RECONSTRUCTION OF A MULTIDIMENSIONAL SCENERY WITH A BRANCHING RANDOM WALK
成果类型:
Article
署名作者:
Matzinger, Heinrich; Pachon, Angelica; Popov, Serguei
署名单位:
University System of Georgia; Georgia Institute of Technology; University of Turin; Universidade Estadual de Campinas
刊物名称:
ANNALS OF APPLIED PROBABILITY
ISSN/ISSBN:
1050-5164
DOI:
10.1214/16-AAP1183
发表日期:
2017
页码:
651-685
关键词:
path
摘要:
We consider a d-dimensional scenery seen along a simple symmetric branching random walk, where at each time each particle gives the color record it observes.
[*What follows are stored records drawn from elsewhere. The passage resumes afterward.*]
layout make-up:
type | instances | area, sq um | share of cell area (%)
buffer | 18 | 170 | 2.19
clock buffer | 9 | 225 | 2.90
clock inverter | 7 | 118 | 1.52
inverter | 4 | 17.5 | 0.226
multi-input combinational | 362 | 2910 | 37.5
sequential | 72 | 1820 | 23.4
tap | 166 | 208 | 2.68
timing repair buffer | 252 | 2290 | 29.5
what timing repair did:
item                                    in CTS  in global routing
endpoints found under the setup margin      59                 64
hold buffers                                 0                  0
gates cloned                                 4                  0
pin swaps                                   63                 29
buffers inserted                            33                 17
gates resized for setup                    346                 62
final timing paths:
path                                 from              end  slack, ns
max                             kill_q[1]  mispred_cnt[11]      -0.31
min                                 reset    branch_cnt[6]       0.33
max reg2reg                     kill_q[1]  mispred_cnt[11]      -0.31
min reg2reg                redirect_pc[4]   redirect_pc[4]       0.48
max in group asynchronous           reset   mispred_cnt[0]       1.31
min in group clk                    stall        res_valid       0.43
## config.mk

```make
export PLATFORM = sky130hd
export DESIGN_NAME = tile_ram_arbiter
export DESIGN_NICKNAME = d
export VERILOG_FILES = /design/src/rtl/tile_ram_arbiter.sv
export SDC_FILE = /design/constraint.sdc
export NUM_CORES = 1
export LEC_CHECK = 0
export BUFFER_PORTS_ARGS = -buffer_cell sky130_fd_sc_hd__buf_4
export CAP_MARGIN = 20
export CORE_MARGIN = 1.5
export CORE_UTILIZATION = 50
export DETAILED_ROUTE_END_ITERATION = 10
export GPL_TIMING_DRIVEN = 0
export PLACE_DENSITY = 0.79
export SKIP_CTS_REPAIR_TIMING = 1
export SYNTH_ARGS = -nofsm -noshare
export SYNTH_HDL_FRONTEND = slang
export SYNTH_SLANG_ARGS = --single-unit
```

## constraint.sdc

```tcl
create_clock -name pix_clk -period 3.1 [get_ports pix_clk]
set_clock_uncertainty 0.15 [all_clocks]
set_input_delay 0.62 -clock pix_clk [delete_from_list [all_inputs] [get_ports pix_clk]]
set_output_delay 0.62 -clock pix_clk [all_outputs]
set_load 0.005 [all_outputs]
```

## src/rtl/tile_ram_arbiter.sv

```systemverilog
// -----------------------------------------------------------------------------
// tile_ram_arbiter
//
// Purpose:
//   Shares the single-port tile-map RAM (1-cycle read latency) between the
//   display fetch path and the game-logic CPU. Display reads always win and are
//   never delayed. CPU reads/writes sit in a 2-entry in-order queue and are
//   issued in free cycles, optionally only while the display is blanking.
//   A saturating wait counter flags CPU requests that wait too long.
//
// Ports:
//   pix_clk, CPU_RESETN          clock (rising edge), synchronous active-low reset
//   display_enabled, blank_only  visible-area flag and "CPU only in blanking" mode
//   disp_req/disp_addr           display read request
//   disp_rvalid/disp_rdata       display read data, one cycle after the request
//   cpu_req_*                    CPU request channel (valid/ready, we, addr, wdata)
//   cpu_rsp_valid/cpu_rsp_data   CPU read data, one pulse per read
//   cpu_starved, starve_clear    sticky starvation flag and its clear
//   ram_en/we/addr/wdata/rdata   single-port RAM interface
// -----------------------------------------------------------------------------
module tile_ram_arbiter #(
    parameter int ADDR_WIDTH   = 13,
    parameter int DATA_WIDTH   = 8,
    parameter int STARVE_LIMIT = 1023
) (
    input  logic                  pix_clk,
    input  logic                  CPU_RESETN,
    input  logic                  display_enabled,
    input  logic                  blank_only,
    input  logic                  disp_req,
    input  logic [ADDR_WIDTH-1:0] disp_addr,
    output logic                  disp_rvalid,
    output logic [DATA_WIDTH-1:0] disp_rdata,
    input  logic                  cpu_req_valid,
    output logic                  cpu_req_ready,
    input  logic                  cpu_req_we,
    input  logic [ADDR_WIDTH-1:0] cpu_req_addr,
    input  logic [DATA_WIDTH-1:0] cpu_req_wdata,
    output logic                  cpu_rsp_valid,
    output logic [DATA_WIDTH-1:0] cpu_rsp_data,
    output logic                  cpu_starved,
    input  logic                  starve_clear,
    output logic                  ram_en,
    output logic                  ram_we,
    output logic [ADDR_WIDTH-1:0] ram_addr,
    output logic [DATA_WIDTH-1:0] ram_wdata,
    input  logic [DATA_WIDTH-1:0] ram_rdata
);

    localparam int CNT_W = $clog2(STARVE_LIMIT + 1);
    localparam logic [CNT_W-1:0] LIMIT = CNT_W'(STARVE_LIMIT);

    logic                  q_we    [2];
    logic [ADDR_WIDTH-1:0] q_addr  [2];
    logic [DATA_WIDTH-1:0] q_wdata [2];
    logic                  wr_ptr;
    logic                  rd_ptr;
    logic [1:0]            q_count;

    logic                  q_empty;
    logic                  q_full;
    logic                  push;
    logic                  pop;
    logic                  disp_grant;
    logic                  disp_pend;
    logic                  cpu_rd_pend;
    logic [CNT_W-1:0]      wait_cnt;
    logic [CNT_W-1:0]      wait_cnt_next;

    // Queue status and handshake. Everything that reaches the RAM or accepts a
    // request is gated by reset so that nothing moves while reset is held.
    // Ready depends only on the registered fill level, so a full queue never
    // accepts in the same cycle as a pop.
    assign q_empty       = (q_count == 2'd0);
    assign q_full        = (q_count == 2'd2);
    assign cpu_req_ready = CPU_RESETN & ~q_full;
    assign push          = cpu_req_valid & cpu_req_ready;

    // Issue decision: display first, then the queue head when the blanking
    // policy allows it. blank_only and display_enabled act in the same cycle.
    assign disp_grant = CPU_RESETN & disp_req;
    assign pop        = CPU_RESETN & ~disp_req & ~q_empty & (~blank_only | ~display_enabled);

    // Drive the RAM straight from the issue decision so a granted access
    // happens in the cycle it was decided.
    always_comb begin
        ram_en    = disp_grant | pop;
        ram_we    = pop & q_we[rd_ptr];
        ram_addr  = disp_grant ? disp_addr : q_addr[rd_ptr];
        ram_wdata = q_wdata[rd_ptr];
    end

    // Queue payload storage. It needs no reset because the pointers and the
    // fill count decide which slots are meaningful.
    always_ff @(posedge pix_clk) begin
        if (push) begin
            q_we[wr_ptr]    <= cpu_req_we;
            q_addr[wr_ptr]  <= cpu_req_addr;
            q_wdata[wr_ptr] <= cpu_req_wdata;
        end
    end

    // Queue pointers and fill level. A push and a pop in the same cycle leave
    // the occupancy unchanged.
    always_ff @(posedge pix_clk) begin
        if (!CPU_RESETN) begin
            wr_ptr  <= 1'b0;
            rd_ptr  <= 1'b0;
            q_count <= 2'd0;
        end else begin
            if (push) begin
                wr_ptr <= ~wr_ptr;
            end
            if (pop) begin
                rd_ptr <= ~rd_ptr;
            end
            case ({push, pop})
                2'b10:   q_count <= q_count + 2'd1;
                2'b01:   q_count <= q_count - 2'd1;
                default: q_count <= q_count;
            endcase
        end
    end

    // Response tags remember who owns the read data coming back next cycle.
    // Writes never set a tag, so they produce no response.
    always_ff @(posedge pix_clk) begin
        if (!CPU_RESETN) begin
            disp_pend   <= 1'b0;
            cpu_rd_pend <= 1'b0;
        end else begin
            disp_pend   <= disp_grant;
            cpu_rd_pend <= pop & ~q_we[rd_ptr];
        end
    end

    // Reads that were in flight when reset arrives are dropped, so the
    // valids are also masked while reset is held.
    assign disp_rvalid   = CPU_RESETN & disp_pend;
    assign cpu_rsp_valid = CPU_RESETN & cpu_rd_pend;
    assign disp_rdata    = ram_rdata;
    assign cpu_rsp_data  = ram_rdata;

    // Wait counter: counts cycles where work is queued but nothing is popped,
    // saturating at the limit, and restarts on every pop or a clear.
    always_comb begin
        wait_cnt_next = wait_cnt;
        if (pop || starve_clear) begin
            wait_cnt_next = '0;
        end else if (!q_empty && (wait_cnt != LIMIT)) begin
            wait_cnt_next = wait_cnt + CNT_W'(1);
        end
    end

    // Starvation flag is sticky. It sets as soon as the counter reaches the
    // limit, and a clear in the same cycle wins over the set.
    always_ff @(posedge pix_clk) begin
        if (!CPU_RESETN) begin
            wait_cnt    <= '0;
            cpu_starved <= 1'b0;
        end else begin
            wait_cnt <= wait_cnt_next;
            if (starve_clear) begin
                cpu_starved <= 1'b0;
            end else if (wait_cnt_next == LIMIT) begin
                cpu_starved <= 1'b1;
            end
        end
    end

endmodule

```
### src/rtl/rgb_xyz_pkg.sv
// ============================================================================
// Module   : rgb_xyz_pkg
// Purpose  : Fixed-point constants and coefficient type for the RGB->XYZ pipe.
// Revision : 1.0  initial release
// ============================================================================
`default_nettype none

package rgb_xyz_pkg;

  localparam int FRAC_W  = 12;
  localparam int ROUND_C = 2048;

  typedef logic [FRAC_W-1:0] coef_t;

  // Unsigned Q0.12 matrix rows X, Y, Z
  localparam coef_t C_XR = 12'd1679;
  localparam coef_t C_XG = 12'd1475;
  localparam coef_t C_XB = 12'd737;
  localparam coef_t C_YR = 12'd860;
  localparam coef_t C_YG = 12'd2908;
  localparam coef_t C_YB = 12'd295;
  localparam coef_t C_ZR = 12'd78;
  localparam coef_t C_ZG = 12'd492;
  localparam coef_t C_ZB = 12'd3891;

endpackage

`default_nettype wire

### src/rtl/rgb_xyz_pipe_if.sv
// ============================================================================
// Module   : rgb_xyz_pipe_if
// Purpose  : Pixel-in / XYZ-out valid-ready bundle for rgb_xyz_pipe.
// Revision : 1.0  initial release
// ============================================================================
`default_nettype none

interface rgb_xyz_pipe_if #(
  parameter int PIX_W = 8,
  parameter int LANES = 1,
  parameter int OUT_W = PIX_W + 1
);

  logic                   in_valid;
  logic                   in_ready;
  logic [LANES*PIX_W-1:0] R_in;
  logic [LANES*PIX_W-1:0] G_in;
  logic [LANES*PIX_W-1:0] B_in;
  logic                   out_valid;
  logic                   out_ready;
  logic [LANES*OUT_W-1:0] X_out;
  logic [LANES*OUT_W-1:0] Y_out;
  logic [LANES*OUT_W-1:0] Z_out;

  modport master (
    output in_valid, R_in, G_in, B_in, out_ready,
    input  in_ready, out_valid, X_out, Y_out, Z_out
  );

  modport slave (
    input  in_valid, R_in, G_in, B_in, out_ready,
    output in_ready, out_valid, X_out, Y_out, Z_out
  );

endinterface

`default_nettype wire

### src/rtl/rgb_xyz_lane.sv
// ============================================================================
// Module   : rgb_xyz_lane
// Purpose  : One pixel lane: registered products, then sum/round(/clamp).
//            Clamp to 2^PIX_W-1 is built when RGB_XYZ_CLAMP_EN is defined.
// Revision : 1.0  initial release
// ============================================================================
`default_nettype none

module rgb_xyz_lane
  import rgb_xyz_pkg::*;
#(
  parameter int PIX_W = 8,
  parameter int OUT_W = PIX_W + 1
) (
  input  wire logic             Clk,
  input  wire logic             Reset_n,
  input  wire logic             en,
  input  wire logic [PIX_W-1:0] r_in,
  input  wire logic [PIX_W-1:0] g_in,
  input  wire logic [PIX_W-1:0] b_in,
  output logic      [OUT_W-1:0] x_out,
  output logic      [OUT_W-1:0] y_out,
  output logic      [OUT_W-1:0] z_out
);

  localparam int PROD_W = PIX_W + FRAC_W;
  localparam int SUM_W  = PIX_W + 14;
  localparam int RND_W  = SUM_W - FRAC_W;

  localparam coef_t COEF [3][3] = '{'{C_XR, C_XG, C_XB},
                                    '{C_YR, C_YG, C_YB},
                                    '{C_ZR, C_ZG, C_ZB}};

`ifdef RGB_XYZ_CLAMP_EN
  localparam logic [RND_W-1:0] MAX_PIX = RND_W'((1 << PIX_W) - 1);
`endif

  logic [PIX_W-1:0]  comp [3];
  logic [PROD_W-1:0] prod_d [3][3];
  logic [PROD_W-1:0] prod_q [3][3];
  logic [OUT_W-1:0]  res_d [3];
  logic [OUT_W-1:0]  res_q [3];
  logic [SUM_W-1:0]  sum;
  logic [RND_W-1:0]  rnd;

  assign comp[0] = r_in;
  assign comp[1] = g_in;
  assign comp[2] = b_in;

  always_comb begin
    sum = '0;
    rnd = '0;
    for (int i = 0; i < 3; i++) begin
      for (int j = 0; j < 3; j++) begin
        prod_d[i][j] = en ? PROD_W'(COEF[i][j]) * PROD_W'(comp[j]) : prod_q[i][j];
      end
      // round-half-up: add half an LSB of the Q0.12 result before dropping fraction
      sum = SUM_W'(prod_q[i][0]) + SUM_W'(prod_q[i][1]) + SUM_W'(prod_q[i][2])
          + SUM_W'(ROUND_C);
      rnd = RND_W'(sum >> FRAC_W);
`ifdef RGB_XYZ_CLAMP_EN
      if (rnd > MAX_PIX) rnd = MAX_PIX;
`endif
      res_d[i] = en ? OUT_W'(rnd) : res_q[i];
    end
  end

  always_ff @(posedge Clk or negedge Reset_n) begin
    if (!Reset_n) begin
      for (int i = 0; i < 3; i++) begin
        res_q[i] <= '0;
        for (int j = 0; j < 3; j++) prod_q[i][j] <= '0;
      end
    end else begin
      for (int i = 0; i < 3; i++) begin
        res_q[i] <= res_d[i];
        for (int j = 0; j < 3; j++) prod_q[i][j] <= prod_d[i][j];
      end
    end
  end

  assign x_out = res_q[0];
  assign y_out = res_q[1];
  assign z_out = res_q[2];

endmodule

`default_nettype wire

### src/rtl/rgb_xyz_pipe.sv
// ============================================================================
// Module   : rgb_xyz_pipe
// Purpose  : 3-stage RGB->XYZ converter, LANES pixels/beat, whole-pipe stall.
//            Optional output clamp selected by RGB_XYZ_CLAMP_EN.
// Revision : 1.0  initial release
// ============================================================================
`default_nettype none

module rgb_xyz_pipe
  import rgb_xyz_pkg::*;
#(
  parameter int PIX_W = 8,
  parameter int LANES = 1,
  parameter int OUT_W = PIX_W + 1
) (
  input  wire logic     Clk,
  input  wire logic     Reset_n,
  rgb_xyz_pipe_if.slave bus
);

  logic                   en;
  logic                   v1_d, v1_q, v2_d, v2_q, v3_d, v3_q;
  logic [LANES*PIX_W-1:0] r_d, r_q, g_d, g_q, b_d, b_q;
  logic [LANES*OUT_W-1:0] x_w, y_w, z_w;

  // Every stage moves together; a full output stage blocks the whole pipe
  assign en           = !v3_q || bus.out_ready;
  assign bus.in_ready = en;

  always_comb begin
    v1_d = v1_q;
    v2_d = v2_q;
    v3_d = v3_q;
    r_d  = r_q;
    g_d  = g_q;
    b_d  = b_q;
    if (en) begin
      v1_d = bus.in_valid;
      v2_d = v1_q;
      v3_d = v2_q;
      r_d  = bus.R_in;
      g_d  = bus.G_in;
      b_d  = bus.B_in;
    end
  end

  always_ff @(posedge Clk or negedge Reset_n) begin
    if (!Reset_n) begin
      v1_q <= 1'b0;
      v2_q <= 1'b0;
      v3_q <= 1'b0;
      r_q  <= '0;
      g_q  <= '0;
      b_q  <= '0;
    end else begin
      v1_q <= v1_d;
      v2_q <= v2_d;
      v3_q <= v3_d;
      r_q  <= r_d;
      g_q  <= g_d;
      b_q  <= b_d;
    end
  end

  for (genvar k = 0; k < LANES; k++) begin : g_lane
    rgb_xyz_lane #(
      .PIX_W (PIX_W),
      .OUT_W (OUT_W)
    ) u_lane (
      .Clk     (Clk),
      .Reset_n (Reset_n),
      .en      (en),
      .r_in    (r_q[k*PIX_W +: PIX_W]),
      .g_in    (g_q[k*PIX_W +: PIX_W]),
      .b_in    (b_q[k*PIX_W +: PIX_W]),
      .x_out   (x_w[k*OUT_W +: OUT_W]),
      .y_out   (y_w[k*OUT_W +: OUT_W]),
      .z_out   (z_w[k*OUT_W +: OUT_W])
    );
  end

  assign bus.out_valid = v3_q;
  assign bus.X_out     = x_w;
  assign bus.Y_out     = y_w;
  assign bus.Z_out     = z_w;

endmodule

`default_nettype wire

### src/flat_wrapper.sv
// flat-port wrapper written by rule: the top's interface ports become plain ports
module rgb_xyz_pipe_flat import rgb_xyz_pkg::*;
#(
  parameter int PIX_W = 8,
  parameter int LANES = 1,
  parameter int OUT_W = PIX_W + 1
)
  (Clk, Reset_n, bus_in_valid, bus_R_in, bus_G_in, bus_B_in, bus_out_ready, bus_in_ready, bus_out_valid, bus_X_out, bus_Y_out, bus_Z_out);
  rgb_xyz_pipe_if #(.PIX_W(PIX_W), .LANES(LANES), .OUT_W(OUT_W)) bus_i ();
  input  wire logic Clk;
  input  wire logic Reset_n;
  input wire logic [$bits(bus_i.in_valid)-1:0] bus_in_valid;
  input wire logic [$bits(bus_i.R_in)-1:0] bus_R_in;
  input wire logic [$bits(bus_i.G_in)-1:0] bus_G_in;
  input wire logic [$bits(bus_i.B_in)-1:0] bus_B_in;
  input wire logic [$bits(bus_i.out_ready)-1:0] bus_out_ready;
  output wire logic [$bits(bus_i.in_ready)-1:0] bus_in_ready;
  output wire logic [$bits(bus_i.out_valid)-1:0] bus_out_valid;
  output wire logic [$bits(bus_i.X_out)-1:0] bus_X_out;
  output wire logic [$bits(bus_i.Y_out)-1:0] bus_Y_out;
  output wire logic [$bits(bus_i.Z_out)-1:0] bus_Z_out;
  assign bus_i.in_valid = bus_in_valid;
  assign bus_i.R_in = bus_R_in;
  assign bus_i.G_in = bus_G_in;
  assign bus_i.B_in = bus_B_in;
  assign bus_i.out_ready = bus_out_ready;
  assign bus_in_ready = bus_i.in_ready;
  assign bus_out_valid = bus_i.out_valid;
  assign bus_X_out = bus_i.X_out;
  assign bus_Y_out = bus_i.Y_out;
  assign bus_Z_out = bus_i.Z_out;
  rgb_xyz_pipe #(.PIX_W(PIX_W), .LANES(LANES), .OUT_W(OUT_W)) u_core (.Clk(Clk), .Reset_n(Reset_n), .bus(bus_i));
endmodule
We show that up to equivalence the scenery can be reconstructed a.s. from the color record of all particles. To do so, we assume that the scenery has at least 2d + 1 colors which are i.i.d. with uniform probability. This is an improvement in comparison to Popov and Pachon [Stochastics 83 (2011) 107-116], where at each time the particles needed to see a window around their current position, and in Lowe and Matzinger [Ann. Appl. Probab. 12 (2002) 1322-1347], where the reconstruction is done for d = 2 with a single particle instead of a branching random walk, but millions of colors are necessary.